*Material to process*.

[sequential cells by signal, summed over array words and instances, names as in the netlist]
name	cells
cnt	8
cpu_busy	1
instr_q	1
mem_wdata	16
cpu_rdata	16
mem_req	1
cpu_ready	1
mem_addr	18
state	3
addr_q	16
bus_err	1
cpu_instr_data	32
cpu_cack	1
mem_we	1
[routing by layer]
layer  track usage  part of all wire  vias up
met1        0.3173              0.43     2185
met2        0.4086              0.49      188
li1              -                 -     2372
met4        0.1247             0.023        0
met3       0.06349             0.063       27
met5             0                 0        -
[src/rtl/alu_issue_ctrl_if.sv]
// Bundle of the request, ALU-side and response signals of the ALU issue
// controller. The controller uses the master view; the upstream/downstream
// logic and the ALU instance use the slave view.
interface alu_issue_ctrl_if;
    logic        req_valid;
    logic        req_ready;
    logic [2:0]  req_op;
    logic [31:0] req_a;
    logic [31:0] req_b;
    logic [31:0] alu_a;
    logic [31:0] alu_b;
    logic [2:0]  alu_s;
    logic        alu_rst;
    logic [31:0] alu_res;
    logic        alu_done;
    logic        rsp_valid;
    logic        rsp_ready;
    logic [31:0] rsp_data;
    logic        rsp_err;
    logic        busy;

    modport master (
        input  req_valid, req_op, req_a, req_b, alu_res, alu_done, rsp_ready,
        output req_ready, alu_a, alu_b, alu_s, alu_rst, rsp_valid, rsp_data,
        output rsp_err, busy
    );

    modport slave (
        output req_valid, req_op, req_a, req_b, alu_res, alu_done, rsp_ready,
        input  req_ready, alu_a, alu_b, alu_s, alu_rst, rsp_valid, rsp_data,
        input  rsp_err, busy
    );
endinterface
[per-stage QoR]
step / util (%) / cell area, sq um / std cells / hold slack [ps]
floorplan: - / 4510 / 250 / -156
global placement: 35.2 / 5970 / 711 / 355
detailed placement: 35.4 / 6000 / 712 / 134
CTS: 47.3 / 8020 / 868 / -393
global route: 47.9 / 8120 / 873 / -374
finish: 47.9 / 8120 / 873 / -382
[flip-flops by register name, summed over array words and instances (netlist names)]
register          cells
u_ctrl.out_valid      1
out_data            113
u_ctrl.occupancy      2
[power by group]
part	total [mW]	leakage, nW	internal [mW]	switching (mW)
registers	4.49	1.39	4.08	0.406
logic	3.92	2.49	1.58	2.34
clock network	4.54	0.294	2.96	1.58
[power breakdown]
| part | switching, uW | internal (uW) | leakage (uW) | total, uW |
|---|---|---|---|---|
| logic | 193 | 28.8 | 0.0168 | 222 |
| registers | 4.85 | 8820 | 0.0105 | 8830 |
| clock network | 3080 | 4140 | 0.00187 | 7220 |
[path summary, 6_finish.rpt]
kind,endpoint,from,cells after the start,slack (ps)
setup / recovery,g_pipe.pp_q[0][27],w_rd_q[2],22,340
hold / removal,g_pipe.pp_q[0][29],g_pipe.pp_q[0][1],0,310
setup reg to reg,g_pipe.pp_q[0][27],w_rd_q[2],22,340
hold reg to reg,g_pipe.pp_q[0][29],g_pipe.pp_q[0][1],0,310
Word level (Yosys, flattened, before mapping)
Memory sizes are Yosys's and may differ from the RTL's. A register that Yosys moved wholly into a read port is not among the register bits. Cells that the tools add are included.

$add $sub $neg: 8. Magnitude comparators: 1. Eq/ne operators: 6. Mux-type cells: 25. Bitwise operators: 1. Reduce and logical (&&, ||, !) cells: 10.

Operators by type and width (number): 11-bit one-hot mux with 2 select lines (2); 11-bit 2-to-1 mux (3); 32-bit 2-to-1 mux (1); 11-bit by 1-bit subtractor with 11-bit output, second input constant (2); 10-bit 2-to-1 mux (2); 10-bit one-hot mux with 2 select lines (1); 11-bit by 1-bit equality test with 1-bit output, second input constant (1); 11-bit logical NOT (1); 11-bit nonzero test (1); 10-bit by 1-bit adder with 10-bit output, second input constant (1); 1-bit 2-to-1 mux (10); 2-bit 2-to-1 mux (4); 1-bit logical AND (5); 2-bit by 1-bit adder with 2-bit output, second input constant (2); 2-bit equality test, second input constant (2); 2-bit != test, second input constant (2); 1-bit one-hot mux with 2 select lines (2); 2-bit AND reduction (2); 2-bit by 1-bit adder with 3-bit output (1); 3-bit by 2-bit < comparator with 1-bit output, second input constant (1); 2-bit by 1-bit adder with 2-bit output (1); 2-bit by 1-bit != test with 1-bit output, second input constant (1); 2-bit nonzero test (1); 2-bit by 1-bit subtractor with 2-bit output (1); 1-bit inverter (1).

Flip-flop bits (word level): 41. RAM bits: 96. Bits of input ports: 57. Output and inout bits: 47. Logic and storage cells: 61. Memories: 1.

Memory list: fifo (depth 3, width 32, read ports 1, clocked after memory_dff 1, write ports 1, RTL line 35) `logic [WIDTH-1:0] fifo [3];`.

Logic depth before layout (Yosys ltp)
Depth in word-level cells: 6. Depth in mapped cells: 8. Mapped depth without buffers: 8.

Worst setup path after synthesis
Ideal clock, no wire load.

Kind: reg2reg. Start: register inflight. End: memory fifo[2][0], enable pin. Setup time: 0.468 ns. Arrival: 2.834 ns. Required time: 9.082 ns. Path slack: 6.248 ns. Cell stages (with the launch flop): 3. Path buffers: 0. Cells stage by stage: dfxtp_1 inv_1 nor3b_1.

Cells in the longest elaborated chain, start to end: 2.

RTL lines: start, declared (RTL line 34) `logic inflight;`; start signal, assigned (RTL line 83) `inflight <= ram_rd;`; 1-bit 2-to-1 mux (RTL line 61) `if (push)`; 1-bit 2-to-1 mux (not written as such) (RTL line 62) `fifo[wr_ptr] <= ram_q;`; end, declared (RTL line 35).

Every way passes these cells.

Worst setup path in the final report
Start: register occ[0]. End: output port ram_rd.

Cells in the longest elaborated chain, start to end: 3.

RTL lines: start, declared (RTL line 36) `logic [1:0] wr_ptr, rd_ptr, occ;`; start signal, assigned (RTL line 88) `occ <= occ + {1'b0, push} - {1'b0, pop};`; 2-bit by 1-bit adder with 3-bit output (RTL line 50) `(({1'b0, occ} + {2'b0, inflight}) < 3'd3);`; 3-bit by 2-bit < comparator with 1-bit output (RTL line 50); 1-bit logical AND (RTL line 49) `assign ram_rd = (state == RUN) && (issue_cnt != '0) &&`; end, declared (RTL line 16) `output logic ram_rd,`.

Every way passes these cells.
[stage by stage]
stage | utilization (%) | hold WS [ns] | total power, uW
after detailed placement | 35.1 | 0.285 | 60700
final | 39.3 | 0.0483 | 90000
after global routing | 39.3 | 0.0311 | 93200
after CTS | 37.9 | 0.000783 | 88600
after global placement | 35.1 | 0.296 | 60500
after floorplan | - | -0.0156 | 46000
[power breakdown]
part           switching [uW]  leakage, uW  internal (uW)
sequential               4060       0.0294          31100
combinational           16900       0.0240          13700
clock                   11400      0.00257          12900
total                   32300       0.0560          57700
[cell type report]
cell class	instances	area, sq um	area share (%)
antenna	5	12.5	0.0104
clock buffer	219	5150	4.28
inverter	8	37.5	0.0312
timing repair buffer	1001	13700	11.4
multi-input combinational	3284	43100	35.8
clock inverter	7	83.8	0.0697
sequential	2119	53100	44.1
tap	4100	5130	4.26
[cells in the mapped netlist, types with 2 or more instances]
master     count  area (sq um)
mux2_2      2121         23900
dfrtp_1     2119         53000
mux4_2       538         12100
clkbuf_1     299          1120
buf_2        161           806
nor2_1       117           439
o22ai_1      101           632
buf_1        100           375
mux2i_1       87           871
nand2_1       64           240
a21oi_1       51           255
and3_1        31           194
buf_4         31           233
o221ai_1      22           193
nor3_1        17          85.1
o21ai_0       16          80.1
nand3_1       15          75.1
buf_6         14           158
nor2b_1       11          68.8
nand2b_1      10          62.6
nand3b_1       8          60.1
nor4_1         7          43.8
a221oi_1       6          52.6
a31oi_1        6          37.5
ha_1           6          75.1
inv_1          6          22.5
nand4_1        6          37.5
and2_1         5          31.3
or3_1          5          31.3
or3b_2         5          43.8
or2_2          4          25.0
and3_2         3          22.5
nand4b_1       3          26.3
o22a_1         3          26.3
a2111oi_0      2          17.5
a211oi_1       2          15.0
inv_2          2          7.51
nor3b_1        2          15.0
<file path="config.mk">
export PLATFORM = sky130hd
export DESIGN_NAME = regfile_sb_flat
export DESIGN_NICKNAME = d
export VERILOG_FILES = /design/src/rtl/regfile_sb_if.sv /design/src/rtl/regfile_sb.sv /design/src/flat_wrapper.sv
export SDC_FILE = /design/constraint.sdc
export NUM_CORES = 2
export LEC_CHECK = 0
export ABC_AREA = 1
export CORE_ASPECT_RATIO = 1.4
export CORE_MARGIN = 5
export CORE_UTILIZATION = 25
export DETAILED_ROUTE_END_ITERATION = 10
export GPL_TIMING_DRIVEN = 0
export PLACE_DENSITY_LB_ADDON = 0.15
export REMOVE_ABC_BUFFERS = 1
export SYNTH_ARGS = -nofsm -noshare
export SYNTH_HDL_FRONTEND = slang
export SYNTH_SLANG_ARGS = --single-unit
</file>
<file path="constraint.sdc">
create_clock -name clk -period 59.3 [get_ports clk]
set_clock_uncertainty 0.1 [all_clocks]
set_input_delay 11.86 -clock clk [delete_from_list [all_inputs] [get_ports clk]]
set_output_delay 11.86 -clock clk [all_outputs]
set_load 0.01 [all_outputs]
</file>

*Assignment*. Go through the records and count every line with the word "registers"; the answer is the number alone.

*Written solution*. 2